The core task is to generate a convincing ‘tween’ image from two adjacent images in a sequence:
The images are analysed for both colour and depth information. Without the latter objects such as trees outside buildings would appear to become part of the building. The deep network analysis recognises the greater movement of nearer images across an image-set as indication of nearer proximity, and consequently depth-maps can be generated to aid in the creation of the completely new ‘virtual’ filler frames.
Initial tests were generated from photo sequences specially taken for the project, in circumstances very similar to those in which Google records street imagery for the diorama-style ‘Street Map’ feature in Google Maps. The paper notes:
To train our network, we used images of street scenes captured by a moving vehicle. The images were posed using a combination of odometry and traditional structure-from-motion techniques . The vehicle captures a set of images, known as a rosette, from different directions for each exposure. The capturing camera uses a rolling shutter sensor, which is taken into account by our camera model. We used approximately 100K of such image sets during training.
To test the efficacy of the deep networks image interpolation, the researchers tasked the system with recreating a ‘middle’ image that had purposely been removed from an image sequence, with convincing results:
The paper notes that the test model using Google Streetview image sets compares well to the results from custom shoots. Blurred objects, such as moving cars, ‘fail gracefully’ without disturbing the progression of the scene, though naturally two adjacent images cannot supply image detail for topography which is only visible (in the real world) from the point of view of the interstitial, interpolated frame. Thus if the DeepStereo system had two ‘before and after’ views of a house with a deep porch, each at about 45 degrees relative to the house, the system would be unable to recreate the deeply recessed door and any other objects, based on only the input from the two lateral views.

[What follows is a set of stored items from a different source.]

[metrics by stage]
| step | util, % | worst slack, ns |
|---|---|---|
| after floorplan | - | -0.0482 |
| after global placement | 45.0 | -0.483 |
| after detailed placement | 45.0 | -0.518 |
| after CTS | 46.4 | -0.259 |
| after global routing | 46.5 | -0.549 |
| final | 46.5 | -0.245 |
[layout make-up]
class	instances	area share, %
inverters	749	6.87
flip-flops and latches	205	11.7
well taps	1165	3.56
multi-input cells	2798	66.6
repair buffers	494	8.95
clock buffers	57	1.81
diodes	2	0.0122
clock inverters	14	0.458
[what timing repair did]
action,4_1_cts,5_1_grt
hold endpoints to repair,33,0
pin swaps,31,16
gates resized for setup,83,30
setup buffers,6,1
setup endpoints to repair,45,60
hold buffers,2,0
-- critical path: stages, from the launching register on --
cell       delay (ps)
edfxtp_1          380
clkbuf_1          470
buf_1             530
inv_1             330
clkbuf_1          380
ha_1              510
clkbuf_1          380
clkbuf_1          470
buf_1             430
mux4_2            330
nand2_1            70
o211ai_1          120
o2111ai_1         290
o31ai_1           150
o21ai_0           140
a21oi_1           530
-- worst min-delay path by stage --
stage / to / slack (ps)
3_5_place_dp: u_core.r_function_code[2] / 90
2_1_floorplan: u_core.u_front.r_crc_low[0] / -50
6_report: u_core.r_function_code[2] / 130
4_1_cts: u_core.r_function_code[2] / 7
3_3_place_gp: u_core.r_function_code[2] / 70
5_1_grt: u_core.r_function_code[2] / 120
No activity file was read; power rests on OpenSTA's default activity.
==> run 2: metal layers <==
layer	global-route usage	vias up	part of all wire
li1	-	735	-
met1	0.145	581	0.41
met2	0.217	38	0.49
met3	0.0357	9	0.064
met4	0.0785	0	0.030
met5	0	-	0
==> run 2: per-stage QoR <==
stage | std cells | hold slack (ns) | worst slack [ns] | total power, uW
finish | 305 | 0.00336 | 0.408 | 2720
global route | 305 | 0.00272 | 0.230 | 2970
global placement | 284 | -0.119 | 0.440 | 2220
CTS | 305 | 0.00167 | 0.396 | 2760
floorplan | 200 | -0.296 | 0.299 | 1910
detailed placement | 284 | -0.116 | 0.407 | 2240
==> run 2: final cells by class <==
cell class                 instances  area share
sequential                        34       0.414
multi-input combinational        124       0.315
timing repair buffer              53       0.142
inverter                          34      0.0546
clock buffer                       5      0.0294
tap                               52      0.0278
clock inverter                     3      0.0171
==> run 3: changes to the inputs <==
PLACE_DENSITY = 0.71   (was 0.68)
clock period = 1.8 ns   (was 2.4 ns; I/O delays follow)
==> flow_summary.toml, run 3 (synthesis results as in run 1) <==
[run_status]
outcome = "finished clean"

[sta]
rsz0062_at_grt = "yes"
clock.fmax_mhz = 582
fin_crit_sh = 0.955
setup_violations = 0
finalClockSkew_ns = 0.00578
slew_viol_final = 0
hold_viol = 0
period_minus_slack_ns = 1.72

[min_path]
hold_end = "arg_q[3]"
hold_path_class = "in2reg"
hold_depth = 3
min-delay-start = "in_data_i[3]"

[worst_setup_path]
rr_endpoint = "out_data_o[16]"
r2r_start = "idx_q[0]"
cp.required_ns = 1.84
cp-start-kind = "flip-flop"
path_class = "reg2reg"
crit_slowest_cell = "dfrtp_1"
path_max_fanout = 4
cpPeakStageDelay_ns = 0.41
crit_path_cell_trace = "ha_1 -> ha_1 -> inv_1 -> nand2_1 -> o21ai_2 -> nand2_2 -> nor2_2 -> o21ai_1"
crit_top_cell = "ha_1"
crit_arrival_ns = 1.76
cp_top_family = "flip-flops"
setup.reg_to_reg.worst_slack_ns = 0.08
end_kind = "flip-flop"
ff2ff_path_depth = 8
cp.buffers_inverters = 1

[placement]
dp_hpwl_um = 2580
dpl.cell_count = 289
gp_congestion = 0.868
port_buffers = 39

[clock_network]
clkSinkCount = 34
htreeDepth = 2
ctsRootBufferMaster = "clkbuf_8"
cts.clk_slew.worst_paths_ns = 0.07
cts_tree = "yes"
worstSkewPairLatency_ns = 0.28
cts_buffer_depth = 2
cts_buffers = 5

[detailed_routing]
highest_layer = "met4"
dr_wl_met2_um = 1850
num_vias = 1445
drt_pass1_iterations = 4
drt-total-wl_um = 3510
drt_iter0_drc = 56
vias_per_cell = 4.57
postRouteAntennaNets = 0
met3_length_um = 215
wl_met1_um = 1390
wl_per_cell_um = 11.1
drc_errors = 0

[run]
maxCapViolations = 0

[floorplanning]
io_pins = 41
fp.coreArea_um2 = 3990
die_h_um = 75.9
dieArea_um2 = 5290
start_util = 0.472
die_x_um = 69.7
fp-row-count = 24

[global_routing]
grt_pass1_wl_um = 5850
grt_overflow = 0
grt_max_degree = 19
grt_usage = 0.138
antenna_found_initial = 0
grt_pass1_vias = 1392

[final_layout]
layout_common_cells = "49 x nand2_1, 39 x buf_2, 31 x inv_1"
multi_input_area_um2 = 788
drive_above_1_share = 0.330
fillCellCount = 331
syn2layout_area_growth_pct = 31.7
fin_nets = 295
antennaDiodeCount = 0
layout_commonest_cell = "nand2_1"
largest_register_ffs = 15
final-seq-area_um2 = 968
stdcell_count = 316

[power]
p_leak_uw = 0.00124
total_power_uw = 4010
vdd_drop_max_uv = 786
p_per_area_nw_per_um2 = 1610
<file path="config.mk">
export PLATFORM = sky130hd
export DESIGN_NAME = psl_cell
export DESIGN_NICKNAME = d
export VERILOG_FILES = /design/src/rtl/psl_pkg.sv /design/src/rtl/psl_cell.sv
export SDC_FILE = /design/constraint.sdc
export NUM_CORES = 1
export LEC_CHECK = 0
export ABC_AREA = 1
export BUFFER_PORTS_ARGS = -buffer_cell sky130_fd_sc_hd__buf_2
export CAP_MARGIN = 20
export CORE_AREA = 2 2 39 41
export DETAILED_ROUTE_END_ITERATION = 10
export DIE_AREA = 0 0 41 43
export PLACE_DENSITY = 0.61
export SLEW_MARGIN = 0
export SYNTH_ARGS = -nofsm -noshare
export SYNTH_HDL_FRONTEND = slang
export SYNTH_SLANG_ARGS = --single-unit
export TNS_END_PERCENT = 30
</file>
<file path="constraint.sdc">
create_clock -name i_clk -period 1.15 [get_ports i_clk]
set_input_delay 0.115 -clock i_clk [delete_from_list [all_inputs] [get_ports i_clk]]
set_output_delay 0.115 -clock i_clk [all_outputs]
set_load 0.005 [all_outputs]
</file>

Currently the DeepStereo system is fairly hard-baked and though fast is not yet capable of real-time rendering, but the researchers see potential in utilising additional or alternative networks to make on-the-fly interpolation possible: ‘We believe that with some of these improvements our method has the potential to offer real-time performance on a GPU,’
The researchers see potential in the technology in the fields of image stabilization, 2D-3D movie conversion techniques, teleconferencing, cinematography and, of course, virtual reality.
Project leader Flynn is an alumnus of Berkeley, and formerly developed 3D tracking software for legendary effects house Digital Domain, before moving on to research into multi-threaded image processing for Sony Pictures Imageworks, moving in 2008 to a senior software development position at Google.